§ **Exercise instructions**
Take the material below and reproduce, word for word, only the lines from the line with "for (gi = 0;" through the line with "endgenerate".

§ **Exercise materials**
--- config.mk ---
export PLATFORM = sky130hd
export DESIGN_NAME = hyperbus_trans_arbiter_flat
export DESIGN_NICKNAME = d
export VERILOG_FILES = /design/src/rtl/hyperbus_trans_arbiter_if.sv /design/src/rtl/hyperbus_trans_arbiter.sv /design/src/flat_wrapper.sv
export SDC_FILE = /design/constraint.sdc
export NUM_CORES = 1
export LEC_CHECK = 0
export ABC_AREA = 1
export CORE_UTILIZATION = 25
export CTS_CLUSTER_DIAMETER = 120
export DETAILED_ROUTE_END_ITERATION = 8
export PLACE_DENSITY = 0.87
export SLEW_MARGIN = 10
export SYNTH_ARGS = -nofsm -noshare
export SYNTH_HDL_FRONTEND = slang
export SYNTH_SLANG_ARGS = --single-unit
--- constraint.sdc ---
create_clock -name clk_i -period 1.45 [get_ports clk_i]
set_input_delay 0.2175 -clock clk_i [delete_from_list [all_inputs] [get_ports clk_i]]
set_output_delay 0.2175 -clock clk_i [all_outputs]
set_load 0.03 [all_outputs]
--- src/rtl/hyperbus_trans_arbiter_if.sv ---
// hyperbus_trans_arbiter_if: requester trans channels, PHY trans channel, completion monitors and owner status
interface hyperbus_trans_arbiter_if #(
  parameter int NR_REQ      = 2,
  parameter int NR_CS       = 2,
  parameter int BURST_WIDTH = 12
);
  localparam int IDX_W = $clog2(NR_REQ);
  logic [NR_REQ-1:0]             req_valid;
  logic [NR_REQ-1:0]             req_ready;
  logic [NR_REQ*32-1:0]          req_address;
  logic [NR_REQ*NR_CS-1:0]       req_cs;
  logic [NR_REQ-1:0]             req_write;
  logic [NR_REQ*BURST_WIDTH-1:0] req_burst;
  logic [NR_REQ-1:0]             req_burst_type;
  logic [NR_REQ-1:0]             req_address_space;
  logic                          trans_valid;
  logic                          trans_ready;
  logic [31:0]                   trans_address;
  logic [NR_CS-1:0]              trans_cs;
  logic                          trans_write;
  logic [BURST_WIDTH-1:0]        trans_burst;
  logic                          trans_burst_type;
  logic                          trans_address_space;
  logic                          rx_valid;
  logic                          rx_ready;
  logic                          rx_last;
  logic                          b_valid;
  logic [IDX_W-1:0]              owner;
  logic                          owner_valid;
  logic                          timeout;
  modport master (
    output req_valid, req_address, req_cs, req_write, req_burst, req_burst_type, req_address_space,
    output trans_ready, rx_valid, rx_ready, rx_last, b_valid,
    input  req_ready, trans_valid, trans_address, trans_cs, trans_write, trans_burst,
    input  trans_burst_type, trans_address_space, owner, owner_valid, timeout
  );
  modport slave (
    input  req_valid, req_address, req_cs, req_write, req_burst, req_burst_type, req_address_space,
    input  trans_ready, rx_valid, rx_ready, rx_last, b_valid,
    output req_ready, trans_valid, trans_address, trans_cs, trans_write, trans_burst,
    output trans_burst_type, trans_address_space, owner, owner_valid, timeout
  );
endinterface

--

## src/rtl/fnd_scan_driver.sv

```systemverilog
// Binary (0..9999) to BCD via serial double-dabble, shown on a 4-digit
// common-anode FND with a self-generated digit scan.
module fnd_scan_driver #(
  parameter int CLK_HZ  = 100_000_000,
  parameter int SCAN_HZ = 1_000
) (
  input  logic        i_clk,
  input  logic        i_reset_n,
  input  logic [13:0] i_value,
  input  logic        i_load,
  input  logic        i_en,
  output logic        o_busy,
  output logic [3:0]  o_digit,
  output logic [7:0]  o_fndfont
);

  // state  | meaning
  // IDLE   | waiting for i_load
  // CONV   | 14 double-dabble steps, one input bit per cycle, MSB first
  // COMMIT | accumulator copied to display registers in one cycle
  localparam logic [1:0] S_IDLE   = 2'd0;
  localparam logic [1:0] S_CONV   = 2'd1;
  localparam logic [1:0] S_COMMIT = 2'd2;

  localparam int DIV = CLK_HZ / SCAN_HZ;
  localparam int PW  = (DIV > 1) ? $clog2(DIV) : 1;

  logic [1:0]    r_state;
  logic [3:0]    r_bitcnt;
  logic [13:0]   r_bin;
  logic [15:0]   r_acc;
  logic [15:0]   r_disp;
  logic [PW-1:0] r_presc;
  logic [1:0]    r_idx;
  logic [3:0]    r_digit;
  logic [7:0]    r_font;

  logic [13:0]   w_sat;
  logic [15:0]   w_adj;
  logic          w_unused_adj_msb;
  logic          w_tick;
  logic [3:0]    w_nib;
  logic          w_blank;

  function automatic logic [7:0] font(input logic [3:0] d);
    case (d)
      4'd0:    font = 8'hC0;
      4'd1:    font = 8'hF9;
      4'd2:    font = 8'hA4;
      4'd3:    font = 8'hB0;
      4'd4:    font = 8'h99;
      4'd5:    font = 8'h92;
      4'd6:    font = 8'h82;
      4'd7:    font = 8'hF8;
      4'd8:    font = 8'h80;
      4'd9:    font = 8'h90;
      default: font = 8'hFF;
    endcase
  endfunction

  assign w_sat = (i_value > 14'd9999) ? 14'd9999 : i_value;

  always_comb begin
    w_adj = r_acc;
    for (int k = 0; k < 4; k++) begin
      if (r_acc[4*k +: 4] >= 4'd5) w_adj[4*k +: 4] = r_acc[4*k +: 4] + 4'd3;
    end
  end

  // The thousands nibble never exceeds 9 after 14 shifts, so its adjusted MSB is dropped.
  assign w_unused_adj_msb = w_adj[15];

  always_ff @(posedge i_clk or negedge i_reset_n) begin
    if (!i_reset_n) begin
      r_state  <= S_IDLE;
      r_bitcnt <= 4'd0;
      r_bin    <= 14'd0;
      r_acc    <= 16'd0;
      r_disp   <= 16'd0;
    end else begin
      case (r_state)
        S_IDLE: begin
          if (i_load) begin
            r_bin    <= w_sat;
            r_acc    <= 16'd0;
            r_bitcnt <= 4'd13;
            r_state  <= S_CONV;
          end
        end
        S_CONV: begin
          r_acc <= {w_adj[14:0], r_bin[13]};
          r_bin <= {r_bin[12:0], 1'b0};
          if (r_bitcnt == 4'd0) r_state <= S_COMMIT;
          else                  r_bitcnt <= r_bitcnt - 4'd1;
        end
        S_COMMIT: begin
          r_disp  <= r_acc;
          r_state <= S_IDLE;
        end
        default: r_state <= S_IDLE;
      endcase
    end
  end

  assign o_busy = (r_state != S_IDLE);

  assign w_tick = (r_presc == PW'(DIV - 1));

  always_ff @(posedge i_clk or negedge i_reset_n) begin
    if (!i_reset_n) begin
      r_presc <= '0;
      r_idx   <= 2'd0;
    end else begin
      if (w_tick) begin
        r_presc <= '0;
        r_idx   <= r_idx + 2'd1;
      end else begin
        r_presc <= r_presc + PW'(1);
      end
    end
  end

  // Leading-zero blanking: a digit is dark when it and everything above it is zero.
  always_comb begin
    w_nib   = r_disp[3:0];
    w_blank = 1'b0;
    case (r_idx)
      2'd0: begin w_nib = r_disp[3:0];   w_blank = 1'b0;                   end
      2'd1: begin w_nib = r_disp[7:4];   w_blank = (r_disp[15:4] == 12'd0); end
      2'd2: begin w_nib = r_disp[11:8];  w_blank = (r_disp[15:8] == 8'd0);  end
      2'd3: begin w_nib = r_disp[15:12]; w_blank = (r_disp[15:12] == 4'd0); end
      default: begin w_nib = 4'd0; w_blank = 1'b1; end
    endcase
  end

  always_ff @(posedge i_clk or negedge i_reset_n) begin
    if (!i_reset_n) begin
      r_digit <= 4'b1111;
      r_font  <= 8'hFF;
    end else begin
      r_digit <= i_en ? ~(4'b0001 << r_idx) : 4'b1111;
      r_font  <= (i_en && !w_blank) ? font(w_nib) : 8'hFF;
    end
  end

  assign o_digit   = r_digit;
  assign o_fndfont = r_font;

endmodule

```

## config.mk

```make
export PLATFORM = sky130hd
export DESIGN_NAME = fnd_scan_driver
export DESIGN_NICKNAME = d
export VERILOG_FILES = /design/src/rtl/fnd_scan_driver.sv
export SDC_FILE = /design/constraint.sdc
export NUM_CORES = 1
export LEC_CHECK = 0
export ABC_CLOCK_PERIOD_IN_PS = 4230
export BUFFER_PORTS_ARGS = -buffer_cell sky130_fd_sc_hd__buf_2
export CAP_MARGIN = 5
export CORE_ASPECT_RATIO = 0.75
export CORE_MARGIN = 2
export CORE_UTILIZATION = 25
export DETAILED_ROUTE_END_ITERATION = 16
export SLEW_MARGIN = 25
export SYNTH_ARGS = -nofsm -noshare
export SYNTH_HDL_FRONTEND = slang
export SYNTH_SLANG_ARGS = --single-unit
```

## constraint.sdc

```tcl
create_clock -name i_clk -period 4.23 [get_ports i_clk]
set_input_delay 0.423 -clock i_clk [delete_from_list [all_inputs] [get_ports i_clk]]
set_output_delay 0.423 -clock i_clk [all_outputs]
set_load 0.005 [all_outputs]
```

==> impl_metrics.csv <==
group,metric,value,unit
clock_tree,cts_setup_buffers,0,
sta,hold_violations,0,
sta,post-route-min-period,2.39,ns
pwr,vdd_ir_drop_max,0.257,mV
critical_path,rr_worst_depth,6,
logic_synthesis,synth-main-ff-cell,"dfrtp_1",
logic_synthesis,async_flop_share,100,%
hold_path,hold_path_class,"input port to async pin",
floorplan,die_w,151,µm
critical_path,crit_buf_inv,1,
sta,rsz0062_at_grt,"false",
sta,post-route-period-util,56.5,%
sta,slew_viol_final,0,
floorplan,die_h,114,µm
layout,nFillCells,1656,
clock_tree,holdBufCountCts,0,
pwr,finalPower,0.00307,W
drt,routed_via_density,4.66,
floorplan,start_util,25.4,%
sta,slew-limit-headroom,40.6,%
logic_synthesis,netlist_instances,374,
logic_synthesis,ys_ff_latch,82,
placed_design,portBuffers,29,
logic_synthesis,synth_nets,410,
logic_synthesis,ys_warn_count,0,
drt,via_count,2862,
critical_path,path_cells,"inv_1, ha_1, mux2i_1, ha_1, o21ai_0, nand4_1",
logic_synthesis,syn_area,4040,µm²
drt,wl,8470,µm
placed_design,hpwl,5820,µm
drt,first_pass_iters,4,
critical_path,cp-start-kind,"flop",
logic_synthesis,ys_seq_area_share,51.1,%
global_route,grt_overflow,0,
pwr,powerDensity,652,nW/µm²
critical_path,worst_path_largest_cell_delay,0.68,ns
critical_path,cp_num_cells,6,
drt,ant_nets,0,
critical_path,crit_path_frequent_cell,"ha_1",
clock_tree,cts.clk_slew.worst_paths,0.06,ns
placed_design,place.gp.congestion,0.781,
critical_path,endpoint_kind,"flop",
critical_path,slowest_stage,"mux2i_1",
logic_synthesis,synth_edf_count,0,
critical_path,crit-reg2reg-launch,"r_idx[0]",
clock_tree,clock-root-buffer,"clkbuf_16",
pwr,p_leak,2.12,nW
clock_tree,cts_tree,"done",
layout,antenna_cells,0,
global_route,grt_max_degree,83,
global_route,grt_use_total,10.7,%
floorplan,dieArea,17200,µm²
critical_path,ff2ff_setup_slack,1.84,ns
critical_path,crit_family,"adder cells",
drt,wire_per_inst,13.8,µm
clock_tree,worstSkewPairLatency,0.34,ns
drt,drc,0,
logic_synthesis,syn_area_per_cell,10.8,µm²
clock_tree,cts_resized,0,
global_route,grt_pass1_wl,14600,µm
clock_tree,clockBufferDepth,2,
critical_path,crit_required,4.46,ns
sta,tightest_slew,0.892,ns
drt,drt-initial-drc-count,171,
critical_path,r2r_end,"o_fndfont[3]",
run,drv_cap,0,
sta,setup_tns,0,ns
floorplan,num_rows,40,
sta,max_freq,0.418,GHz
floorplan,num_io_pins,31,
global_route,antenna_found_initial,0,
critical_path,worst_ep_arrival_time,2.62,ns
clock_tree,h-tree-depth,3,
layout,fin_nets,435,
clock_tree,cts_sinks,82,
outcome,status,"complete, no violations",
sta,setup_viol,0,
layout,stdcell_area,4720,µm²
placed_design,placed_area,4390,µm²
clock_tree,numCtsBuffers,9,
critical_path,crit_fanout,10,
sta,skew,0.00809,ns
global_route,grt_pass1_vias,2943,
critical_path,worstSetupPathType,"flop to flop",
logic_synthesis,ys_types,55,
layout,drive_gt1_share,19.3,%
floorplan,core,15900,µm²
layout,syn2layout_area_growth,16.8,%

--

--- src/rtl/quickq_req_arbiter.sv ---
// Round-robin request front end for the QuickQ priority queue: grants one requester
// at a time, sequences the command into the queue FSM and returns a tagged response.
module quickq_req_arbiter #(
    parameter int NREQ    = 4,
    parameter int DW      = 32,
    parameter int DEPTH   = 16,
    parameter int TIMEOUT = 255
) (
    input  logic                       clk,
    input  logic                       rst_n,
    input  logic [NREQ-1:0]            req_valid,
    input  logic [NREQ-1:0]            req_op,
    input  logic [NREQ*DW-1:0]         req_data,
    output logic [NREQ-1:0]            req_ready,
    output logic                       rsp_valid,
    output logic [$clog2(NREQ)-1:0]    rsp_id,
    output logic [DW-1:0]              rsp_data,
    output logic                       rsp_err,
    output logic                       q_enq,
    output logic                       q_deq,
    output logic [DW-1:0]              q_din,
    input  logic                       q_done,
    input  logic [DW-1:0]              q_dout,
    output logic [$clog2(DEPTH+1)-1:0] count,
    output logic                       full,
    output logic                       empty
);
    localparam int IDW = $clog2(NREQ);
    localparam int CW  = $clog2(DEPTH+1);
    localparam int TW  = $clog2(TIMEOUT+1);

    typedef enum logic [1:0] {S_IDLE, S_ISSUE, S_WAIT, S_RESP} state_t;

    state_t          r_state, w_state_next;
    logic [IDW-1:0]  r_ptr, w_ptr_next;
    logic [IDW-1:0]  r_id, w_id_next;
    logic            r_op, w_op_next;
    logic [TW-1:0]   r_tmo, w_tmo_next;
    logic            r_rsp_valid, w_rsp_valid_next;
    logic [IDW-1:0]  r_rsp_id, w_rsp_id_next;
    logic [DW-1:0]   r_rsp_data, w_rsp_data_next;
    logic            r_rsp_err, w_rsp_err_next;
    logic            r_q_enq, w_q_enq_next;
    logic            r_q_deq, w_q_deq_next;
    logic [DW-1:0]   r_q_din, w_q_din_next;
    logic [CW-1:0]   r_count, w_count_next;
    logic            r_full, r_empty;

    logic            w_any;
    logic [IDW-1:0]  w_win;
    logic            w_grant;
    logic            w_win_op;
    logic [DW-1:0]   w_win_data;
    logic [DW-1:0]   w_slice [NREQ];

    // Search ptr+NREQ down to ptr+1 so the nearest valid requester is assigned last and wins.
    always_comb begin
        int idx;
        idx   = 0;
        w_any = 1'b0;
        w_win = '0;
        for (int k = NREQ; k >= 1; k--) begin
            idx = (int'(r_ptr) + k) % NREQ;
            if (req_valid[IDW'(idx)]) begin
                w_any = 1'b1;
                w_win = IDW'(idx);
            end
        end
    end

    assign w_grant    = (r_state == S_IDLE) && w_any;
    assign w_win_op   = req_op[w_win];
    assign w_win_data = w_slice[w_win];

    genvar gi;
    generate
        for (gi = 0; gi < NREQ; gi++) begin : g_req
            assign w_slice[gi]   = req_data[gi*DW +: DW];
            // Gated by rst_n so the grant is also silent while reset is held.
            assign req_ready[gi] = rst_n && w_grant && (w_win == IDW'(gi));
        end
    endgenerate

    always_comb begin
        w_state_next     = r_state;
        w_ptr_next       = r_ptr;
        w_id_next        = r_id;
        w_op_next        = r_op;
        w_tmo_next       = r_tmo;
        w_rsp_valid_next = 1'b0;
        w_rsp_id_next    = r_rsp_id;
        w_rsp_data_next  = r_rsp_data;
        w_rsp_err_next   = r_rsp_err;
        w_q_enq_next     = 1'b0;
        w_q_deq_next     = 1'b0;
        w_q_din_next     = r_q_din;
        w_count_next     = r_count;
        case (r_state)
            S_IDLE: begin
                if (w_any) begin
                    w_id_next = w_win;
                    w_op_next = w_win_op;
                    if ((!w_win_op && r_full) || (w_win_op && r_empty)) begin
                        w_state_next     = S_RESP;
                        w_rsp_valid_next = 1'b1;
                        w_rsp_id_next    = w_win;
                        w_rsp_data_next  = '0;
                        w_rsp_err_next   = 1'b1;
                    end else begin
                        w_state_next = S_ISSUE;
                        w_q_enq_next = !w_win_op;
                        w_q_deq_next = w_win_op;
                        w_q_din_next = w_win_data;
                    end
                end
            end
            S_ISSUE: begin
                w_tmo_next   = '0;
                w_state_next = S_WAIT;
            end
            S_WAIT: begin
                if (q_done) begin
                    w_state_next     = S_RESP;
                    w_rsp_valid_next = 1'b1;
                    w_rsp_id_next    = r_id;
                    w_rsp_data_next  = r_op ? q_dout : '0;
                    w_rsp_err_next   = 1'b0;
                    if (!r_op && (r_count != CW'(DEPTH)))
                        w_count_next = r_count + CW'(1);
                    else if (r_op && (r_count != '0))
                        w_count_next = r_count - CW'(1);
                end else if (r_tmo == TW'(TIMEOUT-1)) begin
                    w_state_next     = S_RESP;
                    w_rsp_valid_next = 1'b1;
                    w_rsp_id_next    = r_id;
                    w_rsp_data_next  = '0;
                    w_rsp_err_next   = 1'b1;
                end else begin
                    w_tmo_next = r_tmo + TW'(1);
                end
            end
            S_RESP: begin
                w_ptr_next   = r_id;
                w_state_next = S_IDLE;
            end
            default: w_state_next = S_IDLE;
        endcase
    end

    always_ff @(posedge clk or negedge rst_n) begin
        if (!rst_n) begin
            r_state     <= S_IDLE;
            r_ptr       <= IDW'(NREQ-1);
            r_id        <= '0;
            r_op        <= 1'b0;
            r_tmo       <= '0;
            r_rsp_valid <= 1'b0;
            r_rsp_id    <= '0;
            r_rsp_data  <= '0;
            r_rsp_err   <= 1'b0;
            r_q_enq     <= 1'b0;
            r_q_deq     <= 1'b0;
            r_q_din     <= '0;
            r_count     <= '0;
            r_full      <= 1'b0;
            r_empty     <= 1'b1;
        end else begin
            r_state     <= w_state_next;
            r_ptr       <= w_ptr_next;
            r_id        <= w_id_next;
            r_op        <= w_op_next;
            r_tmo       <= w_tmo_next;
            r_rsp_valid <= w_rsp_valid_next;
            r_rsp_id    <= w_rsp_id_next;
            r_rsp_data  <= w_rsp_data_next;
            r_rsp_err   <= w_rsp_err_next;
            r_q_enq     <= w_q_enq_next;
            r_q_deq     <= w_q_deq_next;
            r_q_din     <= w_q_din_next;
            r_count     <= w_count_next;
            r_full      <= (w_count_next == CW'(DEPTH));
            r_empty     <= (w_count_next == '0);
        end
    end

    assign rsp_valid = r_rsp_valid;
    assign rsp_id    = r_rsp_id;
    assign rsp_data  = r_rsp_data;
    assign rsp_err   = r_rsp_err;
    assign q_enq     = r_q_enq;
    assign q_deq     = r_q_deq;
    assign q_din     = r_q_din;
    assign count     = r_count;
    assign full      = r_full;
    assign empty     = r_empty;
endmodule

§ **Response to the task**
        for (gi = 0; gi < NREQ; gi++) begin : g_req
            assign w_slice[gi]   = req_data[gi*DW +: DW];
            // Gated by rst_n so the grant is also silent while reset is held.
            assign req_ready[gi] = rst_n && w_grant && (w_win == IDW'(gi));
        end
    endgenerate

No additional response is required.